Defining A Bad Partition

  1. Uneven Access. Read OR write count is more than 2x different from one partition to another. This is a purist view and some of you using time series are screaming at me right now, but set that aside, I’ll have another blog post for you, but if you’re new to Cassandra consider it a good principle and goal to aim for.
  2. Uneven Size. Same as above really you can run cfhistograms and if you see really tiny or empty partitions next to really large ones or ones with really high cell count, you are at least on ingest uneven. I would shoot for within an order of magnitude or two. If you’re smart enough to tell me why I’m wrong here that’s fine, I’m not gonna care, but if you’re new to Cassandra this is a good goal.
  3. Too Many Cells. The partition cell count for a given partition is over 100k (run cfhistograms to get these numbers). This is entirely a rule of thumb and varies amazingly between hardware, tuning and column names (length matters). You may find you can add more and not hit a problem and you may find you can’t get near this.

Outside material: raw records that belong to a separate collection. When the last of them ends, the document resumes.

File: src/rtl/dmx_frame_mem.sv
module dmx_frame_mem #(
  parameter int DEPTH  = 5,
  parameter int WIDTH  = 28,
  parameter int ADDR_W = 3
) (
  input  logic              clk,
  input  logic              we,
  input  logic [ADDR_W-1:0] waddr,
  input  logic [WIDTH-1:0]  wdata,
  input  logic              re,
  input  logic [ADDR_W-1:0] raddr,
  output logic [WIDTH-1:0]  rdata
);

  logic [WIDTH-1:0] store [DEPTH];

  // No reset on the array so that a block RAM can hold it.
  always_ff @(posedge clk) begin
    if (we && (int'(waddr) < DEPTH)) begin
      store[waddr] <= wdata;
    end
  end

  always_ff @(posedge clk) begin
    if (re) begin
      rdata <= store[raddr];
    end
  end

endmodule

File: src/rtl/dmx_row_shifter.sv
module dmx_row_shifter #(
  parameter int WIDTH = 28,
  parameter int HALF  = 10
) (
  input  logic             clk,
  input  logic             rst,
  input  logic             load,
  input  logic [WIDTH-1:0] word,
  output logic             ser_data,
  output logic             ser_clk,
  output logic             busy
);

  localparam int PH_W  = (2 * HALF > 1) ? $clog2(2 * HALF) : 1;
  localparam int BIT_W = (WIDTH > 1) ? $clog2(WIDTH) : 1;
  localparam logic [PH_W-1:0]  PH_RISE  = PH_W'(HALF - 1);
  localparam logic [PH_W-1:0]  PH_END   = PH_W'(2 * HALF - 1);
  localparam logic [BIT_W-1:0] BIT_LAST = BIT_W'(WIDTH - 1);

  logic [WIDTH-1:0] sreg;
  logic [PH_W-1:0]  ph;
  logic [BIT_W-1:0] bit_idx;

  always_ff @(posedge clk) begin
    if (rst) begin
      sreg     <= '0;
      ph       <= '0;
      bit_idx  <= '0;
      busy     <= 1'b0;
      ser_data <= 1'b0;
      ser_clk  <= 1'b0;
    end else if (load) begin
      sreg     <= word;
      ph       <= '0;
      bit_idx  <= '0;
      busy     <= 1'b1;
      ser_data <= word[WIDTH-1];
      ser_clk  <= 1'b0;
    end else if (busy) begin
      if (ph == PH_RISE) begin
        ser_clk <= 1'b1;
      end
      if (ph == PH_END) begin
        ph      <= '0;
        ser_clk <= 1'b0;
        sreg    <= {sreg[WIDTH-2:0], 1'b0};
        if (bit_idx == BIT_LAST) begin
          busy     <= 1'b0;
          ser_data <= 1'b0;
        end else begin
          bit_idx  <= bit_idx + 1'b1;
          ser_data <= sreg[WIDTH-2];
        end
      end else begin
        ph <= ph + 1'b1;
      end
    end
  end

endmodule

File: src/rtl/dmx_pwm_gate.sv
module dmx_pwm_gate #(
  parameter int PW = 8
) (
  input  logic          clk,
  input  logic          rst,
  input  logic          restart,
  input  logic [PW-1:0] level,
  output logic          gate
);

  logic [PW-1:0] cnt;

  always_ff @(posedge clk) begin
    if (rst || restart) begin
      cnt <= '0;
    end else begin
      cnt <= cnt + 1'b1;
    end
  end

  // Full scale means steady on; otherwise compare against the ramp.
  assign gate = (&level) | (cnt < level);

endmodule

File: src/rtl/dmx_scan_ctrl.sv
module dmx_scan_ctrl #(
  parameter int CLK_HZ   = 100_000_000,
  parameter int SHIFT_HZ = 5_000_000,
  parameter int SLOT_US  = 2000,
  parameter int CHARS    = 4,
  parameter int ROWS     = 7,
  parameter int COLS     = 5,
  parameter int PWM_W    = 8
) (
  input  logic                           clk,
  input  logic                           rst,
  input  logic                           wr_en,
  input  logic [$clog2(COLS)-1:0]        wr_col,
  input  logic [CHARS*ROWS-1:0]          wr_rows,
  input  logic [PWM_W-1:0]               bright,
  output logic                           ser_data,
  output logic                           ser_clk,
  output logic [COLS-1:0]                col_en
);

  import dmx_pkg::*;

  localparam int WORD_W     = CHARS * ROWS;
  localparam int COL_AW     = $clog2(COLS);
  localparam int HALF       = int'(shift_half_clks(CLK_HZ, SHIFT_HZ));
  localparam int SLOT_CLKS  = int'(slot_len_clks(CLK_HZ, SLOT_US));
  localparam int SHIFT_CLKS = WORD_W * 2 * HALF;
  localparam int ON_START   = 2 + SHIFT_CLKS;
  localparam int SLOT_W     = $clog2(SLOT_CLKS + 1);

  localparam logic [SLOT_W-1:0] SLOT_LAST = SLOT_W'(SLOT_CLKS - 1);
  localparam logic [SLOT_W-1:0] ON_FIRST  = SLOT_W'(ON_START);
  localparam logic [SLOT_W-1:0] ON_PREP   = SLOT_W'(ON_START - 1);
  localparam logic [COL_AW-1:0] COL_LAST  = COL_AW'(COLS - 1);

  // Slot sequencer
  logic [SLOT_W-1:0] slot_cnt;
  logic [COL_AW-1:0] col_idx;
  slot_phase_e       phase;

  always_ff @(posedge clk) begin
    if (rst) begin
      slot_cnt <= '0;
      col_idx  <= '0;
    end else if (slot_cnt == SLOT_LAST) begin
      slot_cnt <= '0;
      col_idx  <= (col_idx == COL_LAST) ? '0 : col_idx + 1'b1;
    end else begin
      slot_cnt <= slot_cnt + 1'b1;
    end
  end

  always_comb begin
    if (slot_cnt == '0) begin
      phase = PH_FETCH;
    end else if (slot_cnt == SLOT_W'(1)) begin
      phase = PH_LOAD;
    end else if (slot_cnt < ON_FIRST) begin
      phase = PH_SHIFT;
    end else begin
      phase = PH_ON;
    end
  end

  // Frame RAM: read once per slot, at the fetch cycle
  logic [WORD_W-1:0] col_word;

  dmx_frame_mem #(
    .DEPTH (COLS),
    .WIDTH (WORD_W),
    .ADDR_W(COL_AW)
  ) u_mem (
    .clk  (clk),
    .we   (wr_en),
    .waddr(wr_col),
    .wdata(wr_rows),
    .re   (phase == PH_FETCH),
    .raddr(col_idx),
    .rdata(col_word)
  );

  // Serializer
  logic shift_busy;

  dmx_row_shifter #(
    .WIDTH(WORD_W),
    .HALF (HALF)
  ) u_shift (
    .clk     (clk),
    .rst     (rst),
    .load    (phase == PH_LOAD),
    .word    (col_word),
    .ser_data(ser_data),
    .ser_clk (ser_clk),
    .busy    (shift_busy)
  );

  // Brightness sampled once per slot
  logic [PWM_W-1:0] level_q;

  always_ff @(posedge clk) begin
    if (rst) begin
      level_q <= '0;
    end else if (phase == PH_FETCH) begin
      level_q <= bright;
    end
  end

  logic pwm_on;

  dmx_pwm_gate #(
    .PW(PWM_W)
  ) u_pwm (
    .clk    (clk),
    .rst    (rst),
    .restart(slot_cnt == ON_PREP),
    .level  (level_q),
    .gate   (pwm_on)
  );

  // Column decode
  logic [COLS-1:0] col_onehot;

  for (genvar k = 0; k < COLS; k++) begin : g_dec
    assign col_onehot[k] = (col_idx == COL_AW'(k));
  end

  always_ff @(posedge clk) begin
    if (rst) begin
      col_en <= '0;
    end else if ((phase == PH_ON) && !shift_busy && pwm_on) begin
      col_en <= col_onehot;
    end else begin
      col_en <= '0;
    end
  end

endmodule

If you want to be exacting you should test.
  4. Too Large. Your partition size is over 32mb (also in cfhisograms). This also varies like cell count. Some people tell me this matters less now (as of 2.1), and they run a lot larger. However, I’ve seen it cause problems on a number of clusters. I repeat as a new user this is a good number to shoot for, once you’re advanced enough to tell me why I’m wrong you may ignore this rule. Again you should test your cluster to get the number where things get problematic.

Options if you have a bad partition

  1. Pick a better partition key (read http://www.datastax.com/dev/blog/basic-rules-of-cassandra-data-modeling).
  2. Give up and use Synthetic Sharding.
  3. Pretend it’s not a problem and find out the hard way that it really is, usually this is at 3 am.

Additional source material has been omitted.